Re: [OMPI users] Problem in remote nodes

2010-03-30 Thread Robert Collyer
I changed the SELinux config to permissive (log only), and it didn't 
change anything.  Back to the drawing board.


Robert Collyer wrote:
I've been having similar problems using Fedora core 9.  I believe the 
issue may be with SELinux, but this is just an educated guess.  In my 
setup, shortly after a login via mpi, there is a notation in the 
/var/log/messages on the compute node as follows:


Mar 30 12:39:45  kernel: type=1400 
audit(1269970785.534:588): avc:  denied  { read } for  pid=8047 
comm="unix_chkpwd" name="hosts" dev=dm-0 ino=24579 
scontext=system_u:system_r:system_chkpwd_t:s0-s0:c0.c1023 
tcontext=unconfined_u:object_r:etc_runtime_t:s0 tclass=file


which says SELinux denied unix_chkpwd read access to hosts.
Are you getting anything like this?

In the meantime, I'll check if allowing unix_chkpwd read access to 
hosts eliminates the problem on my system, and if it works, I'll post 
the steps involved.


uriz.49...@e.unavarra.es wrote:

I've benn investigating and there is no firewall that could stop TCP
traffic in the cluster.

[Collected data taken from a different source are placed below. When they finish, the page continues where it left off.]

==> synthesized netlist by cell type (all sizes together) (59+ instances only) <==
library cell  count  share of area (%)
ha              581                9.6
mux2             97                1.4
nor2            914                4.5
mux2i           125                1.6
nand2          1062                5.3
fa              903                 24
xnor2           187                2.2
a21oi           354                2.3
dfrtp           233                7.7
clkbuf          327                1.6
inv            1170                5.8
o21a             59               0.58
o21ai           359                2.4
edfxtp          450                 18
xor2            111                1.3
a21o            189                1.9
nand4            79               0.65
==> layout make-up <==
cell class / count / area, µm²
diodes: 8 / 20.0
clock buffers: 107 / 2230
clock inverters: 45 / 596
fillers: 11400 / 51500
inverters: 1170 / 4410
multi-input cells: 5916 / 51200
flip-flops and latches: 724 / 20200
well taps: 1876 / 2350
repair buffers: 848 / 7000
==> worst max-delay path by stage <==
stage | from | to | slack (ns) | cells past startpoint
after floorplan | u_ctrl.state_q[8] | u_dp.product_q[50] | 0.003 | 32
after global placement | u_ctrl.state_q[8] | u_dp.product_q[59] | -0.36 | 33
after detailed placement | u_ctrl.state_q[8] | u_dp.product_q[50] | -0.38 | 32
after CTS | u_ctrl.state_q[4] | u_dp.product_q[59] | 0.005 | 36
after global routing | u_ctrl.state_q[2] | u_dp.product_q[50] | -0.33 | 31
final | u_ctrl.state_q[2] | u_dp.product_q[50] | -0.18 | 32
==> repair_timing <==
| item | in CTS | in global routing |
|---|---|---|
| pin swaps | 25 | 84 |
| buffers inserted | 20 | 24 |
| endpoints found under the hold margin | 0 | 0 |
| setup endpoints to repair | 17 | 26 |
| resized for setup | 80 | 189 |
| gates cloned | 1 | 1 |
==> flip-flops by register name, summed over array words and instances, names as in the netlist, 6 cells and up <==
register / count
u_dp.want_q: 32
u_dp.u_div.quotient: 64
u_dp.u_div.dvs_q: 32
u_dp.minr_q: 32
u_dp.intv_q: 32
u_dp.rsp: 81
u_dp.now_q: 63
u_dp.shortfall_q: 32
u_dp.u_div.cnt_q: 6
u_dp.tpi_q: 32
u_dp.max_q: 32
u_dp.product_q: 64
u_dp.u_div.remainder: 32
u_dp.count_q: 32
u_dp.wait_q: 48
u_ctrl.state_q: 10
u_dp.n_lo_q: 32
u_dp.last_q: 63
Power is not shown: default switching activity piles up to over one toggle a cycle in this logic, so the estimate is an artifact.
<file path="src/sv/murmur3_32_stream_hash_top_defines.svh">
// Assertion macros for the RTL of the stream hash block, used by its top level.
`ifndef MURMUR3_32_STREAM_HASH_TOP_DEFINES_SVH
`define MURMUR3_32_STREAM_HASH_TOP_DEFINES_SVH

`ifndef SYNTHESIS
// Check a property on the rising clock edge, disabled while in reset.
`define MM3_ASSERT(label, clk, rst, prop) \
   label: assert property (@(posedge clk) disable iff (rst) (prop)) \
      else $error("mm3 assertion failed");
// Check a property on the rising clock edge, also during reset.
`define MM3_ASSERT_NORST(label, clk, prop) \
   label: assert property (@(posedge clk) (prop)) \
      else $error("mm3 assertion failed");
`else
`define MM3_ASSERT(label, clk, rst, prop)
`define MM3_ASSERT_NORST(label, clk, prop)
`endif

`endif

</file>
<file path="src/sv/mm3_pkg.sv">
`default_nettype none

package mm3_pkg;

   // Hash constants
   localparam logic [31:0] C1_MUL    = 32'hcc9e2d51;
   localparam logic [31:0] C2_MUL    = 32'h1b873593;
   localparam logic [31:0] ROUND_ADD = 32'he6546b64;
   localparam logic [31:0] FMIX_MUL1 = 32'h85ebca6b;
   localparam logic [31:0] FMIX_MUL2 = 32'hc2b2ae35;

   // Byte counts
   localparam logic [2:0] BYTES_NONE = 3'd0;
   localparam logic [2:0] BYTES_ONE  = 3'd1;
   localparam logic [2:0] BYTES_TWO  = 3'd2;
   localparam logic [2:0] BYTES_FULL = 3'd4;

   // Default depth of the queue between front and back
   localparam int QUEUE_DEPTH_DEF = 2;

   // Classified chunk as it travels through the queue
   typedef struct packed {
      logic [31:0] word;
      logic [2:0]  nbytes;
      logic        full;
      logic        last;
   } mm3_entry_type;

   // Back end sequencer states
   typedef enum logic [2:0] {
      BK_IDLE,
      BK_SCR2,
      BK_MIX,
      BK_FIN1,
      BK_FIN2
   } mm3_back_state_type;

   // Back end status seen by the top level
   typedef struct packed {
      mm3_back_state_type state;
      logic               in_key;
   } mm3_back_stat_type;

   // Queue status
   typedef struct packed {
      logic full;
      logic empty;
   } mm3_queue_stat_type;

   // Low 32 bits of a 32 by 32 product
   function automatic logic [31:0] mm3_mul(input logic [31:0] a, input logic [31:0] b);
      logic [63:0] p;
      p = {32'd0, a} * {32'd0, b};
      return p[31:0];
   endfunction

   // Rotate left by a constant amount
   function automatic logic [31:0] mm3_rotl(input logic [31:0] x, input int r);
      return (x << r) | (x >> (32 - r));
   endfunction

endpackage

`default_nettype wire

</file>
<file path="src/sv/mm3_stream_ifs.sv">
`default_nettype none

// Request channel: key chunks
interface mm3_req_if;
   logic        valid;
   logic        ready;
   logic [31:0] chunk_word;
   logic [2:0]  chunk_bytes;
   logic        last_chunk;

   modport source (output valid, output chunk_word, output chunk_bytes,
                   output last_chunk, input ready);
   modport sink (input valid, input chunk_word, input chunk_bytes,
                 input last_chunk, output ready);
endinterface

// Response channel: finished hashes
interface mm3_rsp_if;
   logic        valid;
   logic        ready;
   logic [31:0] hash_value;

   modport source (output valid, output hash_value, input ready);
   modport sink (input valid, input hash_value, output ready);
endinterface

`default_nettype wire

</file>
<file path="src/sv/mm3_queue.sv">
`default_nettype none

module mm3_queue #(
   parameter int DEPTH = mm3_pkg::QUEUE_DEPTH_DEF
) (
   input  wire logic                   clock,
   input  wire logic                   reset,
   input  wire logic                   push,
   input  wire mm3_pkg::mm3_entry_type push_entry,
   input  wire logic                   pop,
   output      logic                   q_valid,
   output      mm3_pkg::mm3_entry_type q_entry,
   output      mm3_pkg::mm3_queue_stat_type q_stat
);
   import mm3_pkg::*;

   localparam int PW = (DEPTH > 1) ? $clog2(DEPTH) : 1;
   localparam int CW = $clog2(DEPTH + 1);

   mm3_entry_type  mem_ff [DEPTH];
   logic [PW-1:0]  wr_ptr_ff, wr_ptr_in;
   logic [PW-1:0]  rd_ptr_ff, rd_ptr_in;
   logic [CW-1:0]  count_ff, count_in;
   logic           do_push, do_pop;

   assign q_stat.full  = (count_ff == CW'(DEPTH));
   assign q_stat.empty = (count_ff == '0);
   assign q_valid      = !q_stat.empty;
   assign q_entry      = mem_ff[rd_ptr_ff];
   assign do_push      = push && !q_stat.full;
   assign do_pop       = pop && q_valid;

   // Advance pointers and occupancy
   always_comb begin
      wr_ptr_in = wr_ptr_ff;
      rd_ptr_in = rd_ptr_ff;
      count_in  = count_ff;
      if (do_push) begin
         wr_ptr_in = (wr_ptr_ff == PW'(DEPTH - 1)) ? '0 : wr_ptr_ff + 1'b1;
      end
      if (do_pop) begin
         rd_ptr_in = (rd_ptr_ff == PW'(DEPTH - 1)) ? '0 : rd_ptr_ff + 1'b1;
      end
      if (do_push && !do_pop) begin
         count_in = count_ff + 1'b1;
      end else if (!do_push && do_pop) begin
         count_in = count_ff - 1'b1;
      end
   end

   always_ff @(posedge clock) begin
      if (reset) begin
         wr_ptr_ff <= '0;
         rd_ptr_ff <= '0;
         count_ff  <= '0;
      end else begin
         wr_ptr_ff <= wr_ptr_in;
         rd_ptr_ff <= rd_ptr_in;
         count_ff  <= count_in;
      end
   end

   // Store the pushed entry
   always_ff @(posedge clock) begin
      if (do_push) begin
         mem_ff[wr_ptr_ff] <= push_entry;
      end
   end

endmodule

`default_nettype wire

</file>
<file path="src/sv/mm3_front.sv">
`default_nettype none

module mm3_front (
   mm3_req_if.sink                     req_ch,
   input  wire mm3_pkg::mm3_queue_stat_type q_stat,
   output      logic                   push,
   output      mm3_pkg::mm3_entry_type push_entry
);
   import mm3_pkg::*;

   logic [2:0]  nb;
   logic [31:0] mask;
   logic        drop;

   // Clamp oversized counts to a full chunk
   assign nb = (req_ch.chunk_bytes > BYTES_FULL) ? BYTES_FULL : req_ch.chunk_bytes;

   // Mask the unused high bytes
   always_comb begin
      unique case (nb)
         BYTES_NONE: mask = 32'h00000000;
         BYTES_ONE:  mask = 32'h000000ff;
         BYTES_TWO:  mask = 32'h0000ffff;
         3'd3:       mask = 32'h00ffffff;
         default:    mask = 32'hffffffff;
      endcase
   end

   // Drop an empty chunk that does not close the key
   assign drop = (nb == BYTES_NONE) && !req_ch.last_chunk;

   assign push_entry.word   = req_ch.chunk_word & mask;
   assign push_entry.nbytes = nb;
   assign push_entry.full   = (nb == BYTES_FULL);
   assign push_entry.last   = req_ch.last_chunk || (nb != BYTES_FULL);

   assign req_ch.ready = !q_stat.full;
   assign push         = req_ch.valid && !q_stat.full && !drop;

endmodule

`default_nettype wire

</file>
<file path="src/sv/mm3_back.sv">
`default_nettype none

module mm3_back (
   input  wire logic                   clock,
   input  wire logic                   reset,
   input  wire logic [31:0]            seed,
   input  wire logic                   q_valid,
   input  wire mm3_pkg::mm3_entry_type q_entry,
   output      logic                   pop,
   output      mm3_pkg::mm3_back_stat_type bk_stat,
   mm3_rsp_if.source                   rsp_ch
);
   import mm3_pkg::*;

   mm3_back_state_type state_ff, state_in;
   logic [31:0] k_ff, k_in;
   logic [31:0] hash_ff, hash_in;
   logic [31:0] count_ff, count_in;
   logic        in_key_ff, in_key_in;
   logic        full_ff, full_in;
   logic        last_ff, last_in;
   logic [2:0]  nb_ff, nb_in;
   logic [31:0] f_ff, f_in;
   logic [31:0] out_ff, out_in;
   logic        out_valid_ff, out_valid_in;

   logic [31:0] base, h_x, h_r, h_m, h_new, cnt;
   logic [31:0] t1, t2, m2;

   // Mix terms for the current chunk
   always_comb begin
      base  = in_key_ff ? hash_ff : seed;
      h_x   = base ^ k_ff;
      h_r   = mm3_rotl(h_x, 13);
      h_m   = {h_r[29:0], 2'b00} + h_r + ROUND_ADD;
      h_new = full_ff ? h_m : h_x;
      cnt   = (in_key_ff ? count_ff : 32'd0) + {29'd0, nb_ff};
      t1    = f_ff ^ (f_ff >> 16);
      t2    = f_ff ^ (f_ff >> 13);
      m2    = mm3_mul(t2, FMIX_MUL2);
   end

   // Sequence one chunk through scramble and mix, and finalize after the last chunk
   always_comb begin
      state_in     = state_ff;
      k_in         = k_ff;
      hash_in      = hash_ff;
      count_in     = count_ff;
      in_key_in    = in_key_ff;
      full_in      = full_ff;
      last_in      = last_ff;
      nb_in        = nb_ff;
      f_in         = f_ff;
      out_in       = out_ff;
      out_valid_in = out_valid_ff && !rsp_ch.ready;
      pop          = 1'b0;
      unique case (state_ff)
         BK_IDLE: begin
            if (q_valid) begin
               pop      = 1'b1;
               k_in     = mm3_mul(q_entry.word, C1_MUL);
               full_in  = q_entry.full;
               last_in  = q_entry.last;
               nb_in    = q_entry.nbytes;
               state_in = BK_SCR2;
            end
         end
         BK_SCR2: begin
            k_in     = mm3_mul(mm3_rotl(k_ff, 15), C2_MUL);
            state_in = BK_MIX;
         end
         BK_MIX: begin
            if (last_ff) begin
               f_in      = h_new ^ cnt;
               in_key_in = 1'b0;
               count_in  = 32'd0;
               state_in  = BK_FIN1;
            end else begin
               hash_in   = h_new;
               count_in  = cnt;
               in_key_in = 1'b1;
               state_in  = BK_IDLE;
            end
         end
         BK_FIN1: begin
            f_in     = mm3_mul(t1, FMIX_MUL1);
            state_in = BK_FIN2;
         end
         BK_FIN2: begin
            // Hold until the output register is free
            if (!out_valid_ff || rsp_ch.ready) begin
               out_in       = m2 ^ (m2 >> 16);
               out_valid_in = 1'b1;
               state_in     = BK_IDLE;
            end
         end
         default: state_in = BK_IDLE;
      endcase
   end

   always_ff @(posedge clock) begin
      if (reset) begin
         state_ff     <= BK_IDLE;
         in_key_ff    <= 1'b0;
         count_ff     <= 32'd0;
         out_valid_ff <= 1'b0;
      end else begin
         state_ff     <= state_in;
         in_key_ff    <= in_key_in;
         count_ff     <= count_in;
         out_valid_ff <= out_valid_in;
      end
   end

   always_ff @(posedge clock) begin
      k_ff    <= k_in;
      hash_ff <= hash_in;
      full_ff <= full_in;
      last_ff <= last_in;
      nb_ff   <= nb_in;
      f_ff    <= f_in;
      out_ff  <= out_in;
   end

   assign rsp_ch.valid      = out_valid_ff;
   assign rsp_ch.hash_value = out_ff;
   assign bk_stat.state     = state_ff;
   assign bk_stat.in_key    = in_key_ff;

endmodule

`default_nettype wire

</file>
<file path="src/sv/murmur3_32_stream_hash_top.sv">
// Streaming 32-bit MurmurHash3.
// Requests on req_ch carry one little-endian key chunk each: chunk_word,
// chunk_bytes (0 to 4, larger counts act as 4) and last_chunk. A chunk with
// fewer than four bytes closes the key; an empty chunk that is not last is
// taken and dropped. Each key gives one hash_value on rsp_ch.
// The seed register sits at csr addresses 0 to 3 and applies from the next
// key on, or at once when no chunk of the key has been mixed yet.
// Flow: the front classifies a request into a queue in the accepting
// cycle; the back sequencer takes each chunk through scramble multiply,
// second multiply and mix, and pops the next chunk only after the mix; after
// the last chunk of a key the final avalanche multiplies run before the hash
// is loaded into the output register.
// A stalled response holds in the output register while the back keeps
// working on the next key; it stops only when a second hash is ready.
// Requests stall once the queue is full.
// Reset clears the queue, the key state, the output valid and the seed.

`default_nettype none

`include "murmur3_32_stream_hash_top_defines.svh"

module murmur3_32_stream_hash_top #(
   parameter int QUEUE_DEPTH = mm3_pkg::QUEUE_DEPTH_DEF
) (
   input  wire logic        clock,
   input  wire logic        reset,
   mm3_req_if.sink          req_ch,
   mm3_rsp_if.source        rsp_ch,
   input  wire logic        csr_psel,
   input  wire logic        csr_penable,
   input  wire logic        csr_pwrite,
   input  wire logic [2:0]  csr_paddr,
   input  wire logic [31:0] csr_pwdata,
   output      logic [31:0] csr_prdata,
   output      logic        csr_pready
);
   import mm3_pkg::*;

   logic [31:0]        seed_reg_ff;
   logic               push, pop, q_valid;
   mm3_entry_type      push_entry, q_entry;
   mm3_queue_stat_type q_stat;
   mm3_back_stat_type  bk_stat;

   // Seed register write and read back
   assign csr_pready = 1'b1;
   assign csr_prdata = (csr_paddr[2] == 1'b0) ? seed_reg_ff : 32'd0;

   always_ff @(posedge clock) begin
      if (reset) begin
         seed_reg_ff <= 32'd0;
      end else if (csr_psel && csr_penable && csr_pwrite && csr_pready
                   && (csr_paddr[2] == 1'b0)) begin
         seed_reg_ff <= csr_pwdata;
      end
   end

   mm3_front u_front (
      .req_ch     (req_ch),
      .q_stat     (q_stat),
      .push       (push),
      .push_entry (push_entry)
   );

   mm3_queue #(
      .DEPTH (QUEUE_DEPTH)
   ) u_queue (
      .clock      (clock),
      .reset      (reset),
      .push       (push),
      .push_entry (push_entry),
      .pop        (pop),
      .q_valid    (q_valid),
      .q_entry    (q_entry),
      .q_stat     (q_stat)
   );

   mm3_back u_back (
      .clock   (clock),
      .reset   (reset),
      .seed    (seed_reg_ff),
      .q_valid (q_valid),
      .q_entry (q_entry),
      .pop     (pop),
      .bk_stat (bk_stat),
      .rsp_ch  (rsp_ch)
   );

   // No response is offered right after reset
   `MM3_ASSERT_NORST(a_rsp_clear_after_reset, clock, reset |=> !rsp_ch.valid)
   // A queued chunk is picked up by an idle back end
   `MM3_ASSERT(a_pick_up, clock, reset,
      (q_valid && bk_stat.state == BK_IDLE) |=> (bk_stat.state == BK_SCR2))
   // Finalize waits while the output register is blocked
   `MM3_ASSERT(a_fin_hold, clock, reset,
      (bk_stat.state == BK_FIN2 && rsp_ch.valid && !rsp_ch.ready)
      |=> (bk_stat.state == BK_FIN2))
   // The queue never reads full and empty at once
   `MM3_ASSERT(a_queue_sane, clock, reset, !(q_stat.full && q_stat.empty))

endmodule

`default_nettype wire
</file>
<file path="src/flat_wrapper.sv">
// flat-port wrapper written by rule: the top's interface ports become plain ports
module murmur3_32_stream_hash_top_flat import mm3_pkg::*;
#(
   parameter int QUEUE_DEPTH = mm3_pkg::QUEUE_DEPTH_DEF
)
  (clock, reset, csr_psel, csr_penable, csr_pwrite, csr_paddr, csr_pwdata, csr_prdata, csr_pready, req_ch_valid, req_ch_chunk_word, req_ch_chunk_bytes, req_ch_last_chunk, req_ch_ready, rsp_ch_valid, rsp_ch_hash_value, rsp_ch_ready);
  mm3_req_if req_ch_i ();
  mm3_rsp_if rsp_ch_i ();
  input  wire logic clock;
  input  wire logic reset;
  input  wire logic csr_psel;
  input  wire logic csr_penable;
  input  wire logic csr_pwrite;
  input  wire logic [2:0] csr_paddr;
  input  wire logic [31:0] csr_pwdata;
  output      logic [31:0] csr_prdata;
  output      logic csr_pready;
  input wire logic [$bits(req_ch_i.valid)-1:0] req_ch_valid;
  input wire logic [$bits(req_ch_i.chunk_word)-1:0] req_ch_chunk_word;
  input wire logic [$bits(req_ch_i.chunk_bytes)-1:0] req_ch_chunk_bytes;
  input wire logic [$bits(req_ch_i.last_chunk)-1:0] req_ch_last_chunk;
  output wire logic [$bits(req_ch_i.ready)-1:0] req_ch_ready;
  output wire logic [$bits(rsp_ch_i.valid)-1:0] rsp_ch_valid;
  output wire logic [$bits(rsp_ch_i.hash_value)-1:0] rsp_ch_hash_value;
  input wire logic [$bits(rsp_ch_i.ready)-1:0] rsp_ch_ready;
  assign req_ch_i.valid = req_ch_valid;
  assign req_ch_i.chunk_word = req_ch_chunk_word;
  assign req_ch_i.chunk_bytes = req_ch_chunk_bytes;
  assign req_ch_i.last_chunk = req_ch_last_chunk;
  assign req_ch_ready = req_ch_i.ready;
  assign rsp_ch_valid = rsp_ch_i.valid;
  assign rsp_ch_hash_value = rsp_ch_i.hash_value;
  assign rsp_ch_i.ready = rsp_ch_ready;
  murmur3_32_stream_hash_top #(.QUEUE_DEPTH(QUEUE_DEPTH)) u_core (.clock(clock), .reset(reset), .req_ch(req_ch_i), .rsp_ch(rsp_ch_i), .csr_psel(csr_psel), .csr_penable(csr_penable), .csr_pwrite(csr_pwrite), .csr_paddr(csr_paddr), .csr_pwdata(csr_pwdata), .csr_prdata(csr_prdata), .csr_pready(csr_pready));
endmodule
</file>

With the option --mca plm_base_verbose 30 I get
the following output:

[itanium1] /home/otro > mpirun --mca plm_base_verbose 30 --host itanium2
helloworld.out
[itanium1:08311] mca: base: components_open: Looking for plm components
[itanium1:08311] mca: base: components_open: opening plm components
[itanium1:08311] mca: base: components_open: found loaded component rsh
[itanium1:08311] mca: base: components_open: component rsh has no 
register

function
[itanium1:08311] mca: base: components_open: component rsh open function
successful
[itanium1:08311] mca: base: components_open: found loaded component 
slurm

[itanium1:08311] mca: base: components_open: component slurm has no
register function
[itanium1:08311] mca: base: components_open: component slurm open 
function

successful
[itanium1:08311] mca:base:select: Auto-selecting plm components
[itanium1:08311] mca:base:select:(  plm) Querying component [rsh]
[itanium1:08311] mca:base:select:(  plm) Query of component [rsh] set
priority to 10
[itanium1:08311] mca:base:select:(  plm) Querying component [slurm]
[itanium1:08311] mca:base:select:(  plm) Skipping component [slurm]. 
Query

failed to return a module
[itanium1:08311] mca:base:select:(  plm) Selected component [rsh]
[itanium1:08311] mca: base: close: component slurm closed
[itanium1:08311] mca: base: close: unloading component slurm

--Hangs here

It seems a slurm problem??

Thanks to any idea

El Vie, 19 de Marzo de 2010, 17:57, Ralph Castain escribió:
 

Did you configure OMPI with --enable-debug? You should do this so that
more diagnostic output is available.

You can also add the following to your cmd line to get more info:

--debug --debug-daemons --leave-session-attached

Something is likely blocking proper launch of the daemons and 
processes so

you aren't getting to the btl's at all.


On Mar 19, 2010, at 9:42 AM, uriz.49...@e.unavarra.es wrote:

   

The processes are running on the remote nodes but they don't give the
response to the origin node. I don't know why.
With the option --mca btl_base_verbose 30, I have the same problems 
and

it
doesn't show any message.

Thanks

 

On Wed, Mar 17, 2010 at 1:41 PM, Jeff Squyres 
wrote:
   

On Mar 17, 2010, at 4:39 AM,  wrote:

 

Hi everyone I'm a new Open MPI user and I have just installed Open
MPI
in
a 6 nodes cluster with Scientific Linux. When I execute it in local
it
works perfectly, but when I try to execute it on the remote nodes
with
the
--host  option it hangs and gives no message. I think that the
problem
could be with the shared libraries but i'm not sure. In my opinion
the
problem is not ssh because i can access to the nodes with no 
password


You might want to check that Open MPI processes are actually running
on
the remote nodes -- check with ps if you see any "orted" or other
MPI-related processes (e.g., your processes).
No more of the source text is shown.